'The AS Byatt's of this world can gripe all they want, but they are not encouraging the readers of the future.'
To do what? I think you'll find the AS Byatts of the world perhaps have a valid point. Right from the start The Big Read was given the full-on warm, cosy Auntie Beeb treatment, complete with kiddy-appealing animated bookworms (genius!), so the end result was only going to be reflective of those who found this approach appealing. Dutifully, safe as houses, school-read 'classics', nostalgic childhood whimsy, and modern, barely middle-brow confections are piled high, with only a few encouraging choices scattered like crumbs for the starving (The Ragged Trousered Philanthropists, say).

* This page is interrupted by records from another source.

Background: an optimization exercise with open tools, aiming at small area, a short achievable clock period and few clock cycles. Do not read the settings as production practice.
The RTL was checked by simulation tests, not by an equivalence proof against the original design.
Power and IR drop assume default switching activity.

File: flow/run.sh
#!/bin/bash
# synth_recipe.tcl (not shown) runs the flow's synth.tcl, then flattens the netlist and writes it again
# the make line also repeats each setting of config.mk as NAME=value (left out here)
make -C /OpenROAD-flow-scripts/flow DESIGN_CONFIG=/design/flow/config.mk WORK_HOME=/design/flow/orfs CLKGATE_MAP_FILE= SYNTH_SCRIPT=/design/flow/synth_recipe.tcl finish
File: flow/constraint.sdc
create_clock -name core_clock -period 10.0 [get_ports {clk}]
set_input_delay 2.0000 -clock core_clock [delete_from_list [all_inputs] [get_ports {clk}]]
set_output_delay 2.0000 -clock core_clock [all_outputs]
set_load 0.01 [all_outputs]
File: flow/config.mk
export PLATFORM = sky130hd
export DESIGN_NAME = pawd_crack
export DESIGN_NICKNAME = pawd_crack
export VERILOG_FILES = /design/flow/design.v
export SDC_FILE = /design/flow/constraint.sdc
export NUM_CORES = 4
export LEC_CHECK = 0
export CAP_MARGIN = 20
export CORE_MARGIN = 2
export CORE_UTILIZATION = 40
export PLACE_DENSITY = 0.6
export SLEW_MARGIN = 20
What follows belongs to an exercise in optimizing a design on an open flow for small area; a production flow would make more cautious choices. The RTL was checked by simulation tests, not by an equivalence proof against the original design.

`design/flow/design.v`:
```
module top
  (
    input clk,
    input rstn,
    input en,
    input [15 : 0] xin,
    output y
  );
  integer i;
  function [23 : 0] add24;
    input [23 : 0] a;
    input [23 : 0] b;
    input ci;
    integer k;
    reg c;
    begin
      c = ci;
      for (k = 0; k < 24; k = k + 1)
      begin
        add24[k] = a[k] ^ b[k] ^ c;
        c = (a[k] & b[k]) | (c & (a[k] ^ b[k]));
      end
    end
  endfunction
  function geu16;
    input [15 : 0] a;
    input [15 : 0] b;
    integer k;
    reg c;
    begin
      c = 1'b1;
      for (k = 0; k < 16; k = k + 1)
        c = (a[k] & ~b[k]) | (c & (a[k] | ~b[k]));
      geu16 = c;
    end
  endfunction
  function ges16;
    input [15 : 0] a;
    input [15 : 0] b;
    begin
      ges16 = geu16({~a[15], a[14 : 0]}, {~b[15], b[14 : 0]});
    end
  endfunction
  function gec16;
    input [15 : 0] a;
    input [15 : 0] b;
    input ci;
    integer k;
    reg c;
    reg [15 : 0] x;
    reg [15 : 0] z;
    begin
      x = {~a[15], a[14 : 0]};
      z = {~b[15], b[14 : 0]};
      c = ci;
      for (k = 0; k < 16; k = k + 1)
        c = (x[k] & ~z[k]) | (c & (x[k] | ~z[k]));
      gec16 = c;
    end
  endfunction
  function [23 : 0] sx16;
    input [15 : 0] a;
    begin
      sx16 = {{8{a[15]}}, a};
    end
  endfunction
  reg [5 : 0] vcnt;
  wire vld1 = |vcnt;
  wire vld6 = vcnt[5] | vcnt[4] | vcnt[3] | (vcnt[2] & vcnt[1]);
  wire vld12 = vcnt[5] | vcnt[4] | (vcnt[3] & vcnt[2]);
  wire vld16 = vcnt[5] | vcnt[4];
  wire vld29 = vcnt[5] | (vcnt[4] & vcnt[3] & vcnt[2] & (vcnt[1] | vcnt[0]));
  wire vld32 = vcnt[5];
  reg [15 : 0] lx [0 : 11];
  reg [15 : 0] ly0_r, ly1_r;
  wire [15 : 0] ly0 = vld1 ? ly0_r : 16'd0;
  wire [15 : 0] ly1 = vld1 ? ly1_r : 16'd0;
  wire [15 : 0] lx0 = vld1 ? lx[0] : 16'd0;
  wire [15 : 0] lx5 = vld6 ? lx[5] : 16'd0;
  wire [15 : 0] lx11 = vld12 ? lx[11] : 16'd0;
  wire [23 : 0] yl_a = add24({7'd0, ~ly0[15], ly0[14 : 0], 1'b0}, {8'd0, ~lx0[15], lx0[14 : 0]}, 1'b0);
  wire [23 : 0] yl_b = add24(yl_a, {8'd0, ~lx11[15], lx11[14 : 0]}, 1'b0);
  wire [23 : 0] yl_c = add24({7'd0, ~ly1[15], ly1}, {7'd0, ~lx5[15], lx5[14 : 0], 1'b0}, 1'b0);
  wire [23 : 0] yl = add24(yl_b, ~yl_c, 1'b1);
  reg [15 : 0] hx [1 : 31];
  reg [1 : 0] hx0_lo_r;
  wire [1 : 0] hx0_lo = vld1 ? hx0_lo_r : 2'd0;
  wire [15 : 0] hx0 = {ly0[13 : 0], hx0_lo};
  wire [15 : 0] hx15 = vld16 ? hx[15] : 16'd0;
  wire [15 : 0] hx31 = vld32 ? hx[31] : 16'd0;
  reg [15 : 0] hy0_r;       
  wire [15 : 0] hy0 = vld1 ? hy0_r : 16'd0;
  wire [23 : 0] hz_a = add24({8'd0, ~hy0[15], hy0[14 : 0]}, {8'd0, ~hx0[15], hx0[14 : 0]}, 1'b0);
  wire [23 : 0] hz = add24({7'd0, ~hx31[15], hx31}, ~hz_a, 1'b1);
  wire [23 : 0] hpf_w = add24({8'd0, hx15}, {8'd0, hz[20 : 5]}, 1'b0);
  wire [15 : 0] hpf_out = hpf_w[15 : 0];
  reg [15 : 0] s1_r, s2_r, p0_r, p1_r;
  wire [15 : 0] s1 = vld1 ? s1_r : 16'd0;
  wire [15 : 0] s2 = vld1 ? s2_r : 16'd0;
  wire [15 : 0] p0 = vld1 ? p0_r : 16'd0;
  wire [15 : 0] p1 = vld1 ? p1_r : 16'd0;
  wire [23 : 0] dv_w = add24({8'd0, s1}, ~{8'd0, s2}, 1'b1);
  wire [14 : 0] e = dv_w[14 : 0];
  reg [23 : 0] sq_acc;
  reg [23 : 0] sq_row;
  integer si, sj;
  always @*
  begin
    sq_acc = 24'd0;
    for (si = 0; si < 8; si = si + 1)
      sq_acc[2 * si] = e[si];
    for (si = 0; si < 7; si = si + 1)
    begin
      sq_row = 24'd0;
      for (sj = si + 1; sj < 15; sj = sj + 1)
        if (si + sj + 1 < 16)
          sq_row[si + sj + 1] = e[si] & e[sj];
      sq_acc = add24(sq_acc, sq_row, 1'b0);
    end
  end
  wire [15 : 0] sq = sq_acc[15 : 0];
  wire [14 : 0] sq_c = {sq[15 : 2], sq[0]};    
  reg [14 : 0] ix [0 : 28];
  reg [20 : 0] racc_r;
  wire [20 : 0] racc = vld1 ? racc_r : 21'h0F0000;
  wire [15 : 0] ix28 = vld29 ? {ix[28][14 : 1], 1'b0, ix[28][0]} : 16'd0;
  wire [23 : 0] u0 = add24({3'd0, racc}, {8'd0, sq}, 1'b0);
  wire [4 : 0] w_hi = ix28[15] ? (sq[15] ? 5'h00 : 5'h1f) : (sq[15] ? 5'h01 : 5'h00);
  wire [23 : 0] racc_nx = add24(u0, ~{3'd0, w_hi, ix28}, 1'b1);
  wire sneg = ~(u0[20] | (&u0[19 : 16]));
  wire [23 : 0] u1 = add24(u0, sneg ? 24'd29 : 24'd0, 1'b0);
  reg [19 : 0] q15;
  reg [3 : 0] r15;
  reg [4 : 0] x15;
  integer di;
  always @*
  begin
    r15 = 4'd0;
    for (di = 20; di >= 1; di = di - 1)
    begin
      x15 = {r15, u1[di]};
      q15[di - 1] = x15[4] | (&x15[3 : 0]);
      if (q15[di - 1])
        r15 = x15[3 : 0] + 4'd1;
      else
        r15 = x15[3 : 0];
    end
  end
  wire [15 : 0] mwi = q15[15 : 0] ^ 16'h8000;
  reg [15 : 0] isum_r;
  wire [15 : 0] isum = vld1 ? isum_r : 16'd0;
  reg [15 : 0] a0_r, a1_r, peak_i;
  reg [1 : 0] gi_r;
  reg [2 : 0] gs_r;
  wire [1 : 0] gi = vld1 ? gi_r : 2'd0;
  wire [2 : 0] gs = vld1 ? gs_r : 3'd0;
  wire [15 : 0] a0 = vld1 ? a0_r : 16'd0;
  wire [15 : 0] a1 = vld1 ? a1_r : 16'd0;
  reg st_i;
  reg [15 : 0] peak_f;
  reg st_f;
  reg [5 : 0] c200i, c200f;
  reg fl200i, fl200f;
  reg [15 : 0] rrc;
  reg init_thrs, load, npu, spu;
  reg [1 : 0] state;
  reg [1 : 0] rr_counter;
  reg [15 : 0] peak_f_best, peak_i_sb, peak_f_sb;
  reg [15 : 0] spk_i, npk_i, spk_f, npk_f;
  reg [15 : 0] thri_1, thri_2, thrf_1, thrf_2;
  reg [15 : 0] sr1 [0 : 5];
  reg [15 : 0] sr2 [0 : 5];
  reg [15 : 0] avg_lim;    
  reg [15 : 0] avg_miss;   
  reg regular;
  wire [15 : 0] rr_interval = rrc;
  wire s1_gt_s2 = ~ges16(s2, s1);
  wire isum_gt_a0 = ~ges16(a0, isum);
  always @(posedge clk)
  begin
    if (en)
    begin
      lx[0] <= xin;
      for (i = 1; i < 12; i = i + 1)
        lx[i] <= lx[i - 1];
      hx[1] <= hx0;
      for (i = 2; i < 32; i = i + 1)
        hx[i] <= hx[i - 1];
      ix[0] <= sq_c;
      for (i = 1; i < 29; i = i + 1)
        ix[i] <= ix[i - 1];
      ly0_r <= yl[20 : 5];
      ly1_r <= ly0;
      hx0_lo_r <= yl[4 : 3];
      hy0_r <= hpf_out;
      s1_r <= hy0;
      s2_r <= s1;
      p0_r <= s2;
      p1_r <= p0;
      gs_r <= {gs[1 : 0], s1_gt_s2};
      racc_r <= racc_nx[20 : 0];
      isum_r <= mwi;
      a0_r <= isum;
      a1_r <= a0;
      gi_r <= {gi[0], isum_gt_a0};
    end
  end
  always @(posedge clk or negedge rstn)
  begin
    if (!rstn)
    begin
      vcnt <= 0;
    end
    else if (en)
    begin
      if (!vcnt[5])
        vcnt <= add24({18'd0, vcnt}, 24'd0, 1'b1);
    end
  end
  wire a1_gt_a2 = gi[1];
  wire a1_ge_a0 = ~gi[0];
  wire a1_gt_pk = ~ges16(peak_i, a1);
  wire p1_gt_p2 = gs[2];
  wire p1_ge_p0 = ~gs[1];
  wire p1_gt_pk = ~ges16(peak_f, p1);
  always @(posedge clk or negedge rstn)
  begin
    if (!rstn)
    begin
      st_i <= 0;
      peak_f <= 0;
      st_f <= 0;
    end
    else if (en)
    begin
      if (a1_gt_a2 && a1_ge_a0)
      begin
        if (c200i == 0 || a1_gt_pk)
          st_i <= 1;
      end
      else
        st_i <= 0;
      if (p1_gt_p2 && p1_ge_p0)
      begin
        if (c200f == 0 || p1_gt_pk)
        begin
          peak_f <= p1;
          st_f <= 1;
        end
      end
      else
        st_f <= 0;
    end
  end
  always @(posedge clk)
  begin
    if (en && a1_gt_a2 && a1_ge_a0 && (c200i == 0 || a1_gt_pk))
      peak_i <= a1;
  end
  wire [23 : 0] c200i_inc = add24({18'd0, c200i}, 24'd0, 1'b1);
  wire [23 : 0] c200f_inc = add24({18'd0, c200f}, 24'd0, 1'b1);
  wire [23 : 0] rrc_inc = add24({8'd0, rrc}, 24'd0, 1'b1);
  always @(posedge clk or negedge rstn)
  begin
    if (!rstn)
    begin
      c200i <= 0;
      fl200i <= 0;
      c200f <= 0;
      fl200f <= 0;
      rrc <= 0;
    end
    else
    begin
      if (en && st_i)
      begin
        c200i <= 1;
        fl200i <= 0;
      end
      else if (en)
      begin
        if (c200i == 0)
          fl200i <= 0;
        else if (c200i == 40)
        begin
          c200i <= 0;
          fl200i <= 1;
        end
        else
          c200i <= c200i_inc[5 : 0];
      end
      if (en && st_f)
      begin
        c200f <= 1;
        fl200f <= 0;
      end
      else if (en)
      begin
        if (c200f == 0)
          fl200f <= 0;
        else if (c200f == 40)
        begin
          c200f <= 0;
          fl200f <= 1;
        end
        else
          c200f <= c200f_inc[5 : 0];
      end
      if (spu)
        rrc <= 1;
      else if (load || (en && state == 2'd0 && fl200i))
        rrc <= 0;
      else if (en)
        rrc <= rrc_inc[15 : 0];
    end
  end
  function [17 : 0] div25;
    input [15 : 0] a;
    reg [23 : 0] n;
    reg [4 : 0] r;
    reg [5 : 0] x;
    reg [12 : 0] q;
    integer k;
    begin
      n = {a[15], a[15], a[15], a[15], a[15], a[15], a, 2'b00};
      n = add24(n, 24'd102400, 1'b0);
      r = 5'd0;
      for (k = 17; k >= 0; k = k - 1)
      begin
        x = {r, n[k]};
        if (k < 13)
          q[k] = (x >= 6'd25);
        if (x >= 6'd25)
          r = x - 6'd25;
        else
          r = x[4 : 0];
      end
      div25 = {q, r};
    end
  endfunction
  wire [17 : 0] dl = div25(avg_lim);
  wire [12 : 0] ql = dl[17 : 5];      
  wire [4 : 0] rl = dl[4 : 0];
  wire [17 : 0] dm = div25(avg_miss);
  wire [12 : 0] qm = dm[17 : 5];
  wire [4 : 0] rm = dm[4 : 0];
  wire [23 : 0] qsl = {{12{~ql[12]}}, ql[11 : 0]};
  wire [23 : 0] qsm = {{12{~qm[12]}}, qm[11 : 0]};
  wire [23 : 0] rrhigh_w = add24(sx16(avg_lim), qsl, rl >= 5'd13);
  wire [23 : 0] ql_p1 = add24(qsl, 24'd0, 1'b1);
  wire [23 : 0] rrlow_w = add24(sx16(avg_lim), ~{ql_p1[23], ql_p1[23 : 1]}, 1'b1);
  wire bonus_m = avg_miss[0] ? (avg_miss[15] ? (rm != 5'd0) : 1'b1) : (rm >= 5'd13);
  wire [23 : 0] rm_a = add24(sx16(avg_miss), {{9{avg_miss[15]}}, avg_miss[15 : 1]}, bonus_m);
  wire [23 : 0] rrmiss_w = add24(rm_a, qsm, 1'b0);
  wire [15 : 0] rrlow = rrlow_w[15 : 0];
  wire [15 : 0] rrhigh = rrhigh_w[15 : 0];
  wire [15 : 0] rrmiss = rrmiss_w[15 : 0];
  wire s200ms_flag = fl200i;
  wire rru = spu & (state == 2'd3);
  wire pi_t1 = gec16(peak_i, thri_1, state[0]);
  wire pf_t1 = gec16(peak_f_best, thrf_1, state[0]);
  wire pi_gt_max = ~ges16(spk_i, peak_i);
  wire pf_gt_max = ~ges16(spk_f, peak_f_best);
  wire pi_gt_sb = ~ges16(peak_i_sb, peak_i);
  wire rr_ge_72 = (|rrc[15 : 7]) | (rrc[6] & (rrc[5] | rrc[4] | rrc[3]));
  wire rr_gt_miss = ~geu16(rrmiss, rrc);
  wire sbi_ge_t2 = ges16(peak_i_sb, thri_2);
  wire sbf_ge_t2 = ges16(peak_f_sb, thrf_2);
  wire [23 : 0] mean_i = add24({8'd0, npk_i}, {8'd0, peak_i}, 1'b0);
  wire [23 : 0] mean_f = add24({8'd0, npk_f}, {8'd0, peak_f_best}, 1'b0);
  always @(posedge clk or negedge rstn)
  begin
    if (!rstn)
    begin
      init_thrs <= 0;
      load <= 0;
      npu <= 0;
      spu <= 0;
      state <= 0;
      rr_counter <= 0;
      peak_f_best <= 0;
    end
    else if (en)
    begin
      if (fl200f == 1)
        peak_f_best <= peak_f;
      case (state)
        2'd0:
        begin
          if (s200ms_flag == 1)
          begin
            state <= 2'd1;
            rr_counter <= 0;
          end
        end
        2'd1:
        begin
          if (rrc == 16'd401)
          begin
            init_thrs <= 1;
            state <= 2'd2;
          end
        end
        2'd2:
        begin
          init_thrs <= 0;
          if (s200ms_flag == 1)
          begin
            if (pi_t1 && pf_t1)
              spu <= 1;
            else
            begin
              npu <= 1;
              load <= 1;
            end
            rr_counter <= rr_counter + 1;
          end
          else
          begin
            spu <= 0;
            npu <= 0;
            load <= 0;
          end
          if (rr_counter == 2)
          begin
            rr_counter <= 0;
            state <= 2'd3;
          end
        end
        2'd3:
        begin
          if (s200ms_flag == 1)
          begin
            if (pi_t1 && pf_t1)
            begin
              npu <= 0;
              spu <= 1;
            end
            else
            begin
              npu <= 1;
              spu <= 0;
            end
          end
          else
          begin
            spu <= 0;
            npu <= 0;
            load <= 0;
          end
          if (rr_gt_miss)
          begin
            if (sbi_ge_t2 && sbf_ge_t2)
            begin
              npu <= 0;
              spu <= 1;
              load <= 1;
            end
          end
        end
      endcase
      if (load == 1)
        load <= 0;
    end
  end
  wire [15 : 0] sel_i = load ? 16'd0 : peak_i;
  wire [15 : 0] sel_f = load ? 16'd0 : peak_f;
  function [15 : 0] upd8;
    input [15 : 0] p;
    input [15 : 0] k;
    reg [23 : 0] w;
    reg [23 : 0] b;
    reg c;
    begin
      w = add24(sx16(p), ~sx16(k), 1'b1);                  
      b = add24({{3{w[23]}}, w[23 : 3]}, sx16(k), 1'b0);    
      c = b[16] ? (w[2] & (w[1] | w[0])) : w[2];
      b = add24(b, 24'd0, c);
      upd8 = b[15 : 0];
    end
  endfunction
  wire [15 : 0] base_i = spu ? spk_i : npk_i;
  wire [15 : 0] base_f = spu ? spk_f : npk_f;
  wire [15 : 0] new_i = upd8(sel_i, base_i);
  wire [15 : 0] new_f = upd8(sel_f, base_f);
  wire [15 : 0] nspk_i = init_thrs ? (spk_i >> 1) : (spu ? new_i : spk_i);
  wire [15 : 0] nnpk_i = init_thrs ? (npk_i >> 3) : (npu ? new_i : npk_i);
  wire [15 : 0] nspk_f = init_thrs ? (spk_f >> 1) : (spu ? new_f : spk_f);
  wire [15 : 0] nnpk_f = init_thrs ? (npk_f >> 3) : (npu ? new_f : npk_f);
  function [31 : 0] thr;
    input [15 : 0] s;
    input [15 : 0] n;
    input init;
    reg [23 : 0] d;
    reg [23 : 0] a;
    reg [23 : 0] t1;
    reg [23 : 0] t2;
    reg c;
    begin
      d = add24({8'd0, s}, ~{8'd0, n}, 1'b1);
      a = add24(sx16(n), {{10{init ? 1'b0 : d[15]}}, d[15 : 2]}, 1'b0);
      c = a[16] ? (d[1] & d[0]) : d[1];
      t1 = add24(a, 24'd0, init ? 1'b0 : c);
      if (init)
        t2 = {9'd0, t1[15 : 1]};
      else
        t2 = add24({8'd0, t1[15], t1[15 : 1]}, 24'd0, t1[0] & ~t1[15]);
      thr = {t2[15 : 0], t1[15 : 0]};
    end
  endfunction
  function [15 : 0] half_t;
    input [15 : 0] t;
    reg [23 : 0] u;
    begin
      u = add24({8'd0, t[15], t[15 : 1]}, 24'd0, t[0] & t[15]);
      half_t = u[15 : 0];
    end
  endfunction
  wire [31 : 0] thr_i = thr(nspk_i, nnpk_i, init_thrs);
  wire [31 : 0] thr_f = thr(nspk_f, nnpk_f, init_thrs);
  wire upd = init_thrs | spu | npu;
  wire [15 : 0] thi1_p = upd ? thr_i[15 : 0] : thri_1;
  wire [15 : 0] thf1_p = upd ? thr_f[15 : 0] : thrf_1;
  wire [15 : 0] nthi1 = regular ? half_t(thi1_p) : thi1_p;
  wire [15 : 0] nthf1 = regular ? half_t(thf1_p) : thf1_p;
  always @(posedge clk)
  begin
    if (en)
    begin
      if (!state[1])
      begin
        if (s200ms_flag)
        begin
          if (!state[0])
          begin
            spk_i <= peak_i;
            npk_i <= peak_i;
            spk_f <= peak_f_best;
            npk_f <= peak_f_best;
          end
          else
          begin
            if (pi_gt_max)
              spk_i <= peak_i;
            if (pf_gt_max)
              spk_f <= peak_f_best;
            npk_i <= {1'b0, mean_i[15 : 1]};
            npk_f <= {1'b0, mean_f[15 : 1]};
          end
        end
      end
      else
      begin
        npk_i <= nnpk_i;
        spk_i <= nspk_i;
        npk_f <= nnpk_f;
        spk_f <= nspk_f;
      end
      thri_1 <= state[1] ? nthi1 : 16'd0;
      thri_2 <= upd ? thr_i[31 : 16] : thri_2;
      thrf_1 <= state[1] ? nthf1 : 16'd0;
      thrf_2 <= upd ? thr_f[31 : 16] : thrf_2;
    end
  end
  wire [15 : 0] rrc_b = {~rrc[15], rrc[14 : 0]};
  wire [23 : 0] sum1_a = add24({8'd0, rrc_b}, {8'd0, sr1[1]}, 1'b0);
  wire [23 : 0] sum1_b = add24(sum1_a, {8'd0, sr1[2]}, 1'b0);
  wire [23 : 0] sum1_c = add24(sum1_b, {8'd0, sr1[3]}, 1'b0);
  wire [23 : 0] sum1_d = add24(sum1_c, {8'd0, sr1[4]}, 1'b0);
  wire [23 : 0] sum1_e = add24(sum1_d, {8'd0, sr1[5]}, 1'b0);
  wire [23 : 0] sum2_a = add24({8'd0, rrc_b}, {8'd0, sr2[1]}, 1'b0);
  wire [23 : 0] sum2_b = add24(sum2_a, {8'd0, sr2[2]}, 1'b0);
  wire [23 : 0] sum2_c = add24(sum2_b, {8'd0, sr2[3]}, 1'b0);
  wire [23 : 0] sum2_d = add24(sum2_c, {8'd0, sr2[4]}, 1'b0);
  wire [23 : 0] sum2_e = add24(sum2_d, {8'd0, sr2[5]}, 1'b0);
  wire [23 : 0] sum1_f = add24({5'd0, sum1_e[18 : 0]}, 24'h050000, 1'b0);
  wire [23 : 0] sum2_f = add24({5'd0, sum2_e[18 : 0]}, 24'h050000, 1'b0);
  wire [23 : 0] sum1 = {{5{sum1_f[18]}}, sum1_f[18 : 0]};
  wire [23 : 0] sum2 = {{5{sum2_f[18]}}, sum2_f[18 : 0]};
  wire [23 : 0] avg1_w = add24({{3{sum1[23]}}, sum1[23 : 3]}, 24'd0, sum1[18] & (sum1[2 : 0] != 3'd0));
  wire [23 : 0] avg2_w = add24({{3{sum2[23]}}, sum2[23 : 3]}, 24'd0, sum2[18] & (sum2[2 : 0] != 3'd0));
  wire [15 : 0] avg1 = avg1_w[15 : 0];
  wire [15 : 0] avg2 = avg2_w[15 : 0];
  wire in_range = ges16(rrc, rrlow) && ges16(rrhigh, rrc);
  always @(posedge clk)
  begin
    if (en)
    begin
      if (state != 2'd3)
      begin
        for (i = 0; i < 6; i = i + 1)
        begin
          sr1[i] <= 16'h80c8;    
          sr2[i] <= 16'h80c8;
        end
        avg_lim <= 200;
        avg_miss <= 200;
      end
      else if (spu)
      begin
        sr1[0] <= rrc_b;
        for (i = 1; i < 6; i = i + 1)
          sr1[i] <= sr1[i - 1];
        if (in_range)
        begin
          sr2[0] <= rrc_b;
          for (i = 1; i < 6; i = i + 1)
            sr2[i] <= sr2[i - 1];
          avg_lim <= avg1;
          avg_miss <= avg2;
        end
        else
          avg_miss <= avg1;
      end
    end
  end
  always @(posedge clk or negedge rstn)
  begin
    if (!rstn)
      regular <= 0;
    else if (en)
      regular <= rru & !in_range;
  end
  always @(posedge clk)
  begin
    if (en)
    begin
      if (state != 2'd3)
      begin
        peak_i_sb <= 0;
        peak_f_sb <= 0;
      end
      else
      begin
        if (s200ms_flag)
        begin
          if (pi_t1 && pf_t1)
          begin
            peak_i_sb <= 0;
            peak_f_sb <= 0;
          end
          else if (pi_gt_sb && rr_ge_72)
          begin
            peak_i_sb <= peak_i;
            peak_f_sb <= peak_f_best;
          end
        end
        if (rr_gt_miss && sbi_ge_t2 && sbf_ge_t2)
        begin
          peak_i_sb <= 0;
          peak_f_sb <= 0;
        end
      end
    end
  end
  assign y = (rstn | en) ? (load | spu) : 1'b0;
endmodule
```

What this contest doesn't seem to encourage - the main complaint - is the reading of anything paticularly new and challenging (the irony here is that many of the books on the list were considered challenging and daring upon publication). It paints the literary landscape as something unmoving, dominated by accepted, age-old edifices. I've heard of people setting out to read every book on the list, which is surely symptomatic of the safety-net these type of lists can act as. No unchartered waters there then - and that's missing the whole point of literature.
Then again, perhaps animated worms could draw people towards the haughty, serious, and generally hated Man Booker prize, which this year (like other years) gave us at least two choices way superior to many on the top 100 (winner Vernon God Little & Oryx and Crake). Just a thought.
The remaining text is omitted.